Even those living well above sea level may be forced to move. Some regions, including parts of the southern US, may become too dry to support farming or large cities. In other areas, flooding may drive people out.
Any further warming will cause catastrophic problems. A 7 °C global rise will make some tropical regions so hot and humid that humans will not be able to survive without air conditioning. If the world warms by 11 °C, much of the eastern US, China, Australia and South America, and the entire Indian subcontinent, will become uninhabitable (see map).
Yet the future will open up alternative places to live. In the far north, what is now barren tundra and taiga could become fertile farmland. New land will also appear as the ice sheets melt.
A rush to exploit the resources in newly exposed bedrock in Antarctica, for instance, could encourage settlement in its coastal regions (see map). If it stays hot enough for long enough, Antarctica will once again be a lush green continent covered in forests. Elsewhere, pockets of fresh land will rise out of the ocean in the space of hundreds of thousands of years, perhaps ripe for human settlement (see “Land ahoy!”).

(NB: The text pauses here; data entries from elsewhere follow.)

$ cat config.mk
export PLATFORM = sky130hd
export DESIGN_NAME = muldiv_unit
export DESIGN_NICKNAME = d
export VERILOG_FILES = /design/src/rtl/muldiv_unit.sv
export SDC_FILE = /design/constraint.sdc
export NUM_CORES = 1
export LEC_CHECK = 0
export CAP_MARGIN = 20
export CORE_ASPECT_RATIO = 1.1
export CORE_MARGIN = 3
export CORE_UTILIZATION = 34
export CTS_CLUSTER_DIAMETER = 80
export DETAILED_ROUTE_END_ITERATION = 8
export GPL_TIMING_DRIVEN = 0
export SYNTH_ARGS = -nofsm -noshare
export SYNTH_HDL_FRONTEND = slang
export SYNTH_SLANG_ARGS = --single-unit
export TNS_END_PERCENT = 100
$ cat constraint.sdc
create_clock -name clk -period 2.86 [get_ports clk]
set_input_delay 0.572 -clock clk [delete_from_list [all_inputs] [get_ports clk]]
set_output_delay 0.572 -clock clk [all_outputs]
set_load 0.05 [all_outputs]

At some point our descendants could take control of the global climate. But it will take thousands of years to restore the ice sheets and get sea levels back down. By the time we are in a position to do so, some people may like life just as it is. The proud citizens of the Republic of Antarctica will fight any measure that would lead to their farms and cities being crushed by ice.
Land Ahoy!
New lands will rise from the sea. It’s time to start composing their national anthems
Throughout history, explorers have planted their flags on virgin lands. Today, there’s almost nowhere left on Earth where we haven’t set foot – but that won’t always be the case.
Plate tectonics and volcanism are continually creating new land. For example, future settlers are likely to find Hawaii has an extra island. For more than 80 million years, a “hot spot” of rising magma from deep within the Earth has punched through the floor of the Pacific Ocean to build a series of islands on the crust moving over it. This means Hawaii’s Big Island will soon get a baby brother off its south coast, formed by a submerged volcano called Lo’ihi. It is growing fast and should emerge within 100,000 years, depending on sea-level rise. Geologists expect that its peak will eventually tower above all others in the Hawaiian chain.

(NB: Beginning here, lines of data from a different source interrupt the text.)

`config.mk`:
```
export PLATFORM = sky130hd
export DESIGN_NAME = ram_refresh_timer
export DESIGN_NICKNAME = d
export VERILOG_FILES = /design/src/rtl/ram_refresh_timer.sv
export SDC_FILE = /design/constraint.sdc
export NUM_CORES = 1
export LEC_CHECK = 0
export CAP_MARGIN = 20
export CORE_ASPECT_RATIO = 0.9
export CORE_UTILIZATION = 25
export DETAILED_ROUTE_END_ITERATION = 8
export PLACE_DENSITY_LB_ADDON = 0.1
export SYNTH_ARGS = -nofsm -noshare
export SYNTH_HDL_FRONTEND = slang
export SYNTH_SLANG_ARGS = --single-unit
```
`constraint.sdc`:
```
create_clock -name CLK -period 2.5 [get_ports CLK]
set_input_delay 0.375 -clock CLK [delete_from_list [all_inputs] [get_ports CLK]]
set_output_delay 0.375 -clock CLK [all_outputs]
set_load 0.05 [all_outputs]
```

In the much longer term, Europe and Africa could also get swathes of new territory. That’s because Africa is moving north-east by about 2.5 centimetres a year, gaining about a centimetre a year on Europe, which is moving in the same direction. In principle, this crunching could shut the Strait of Gibraltar within the next few million years. Without the inflow of Atlantic water, the Mediterranean Sea would eventually evaporate. Countries in southern Europe and on the north African coast would effectively expand across the newly exposed seabed until they join up.
If our descendants are still around millions of years from now, they may have to figure out how to divvy up whole new parts of the world.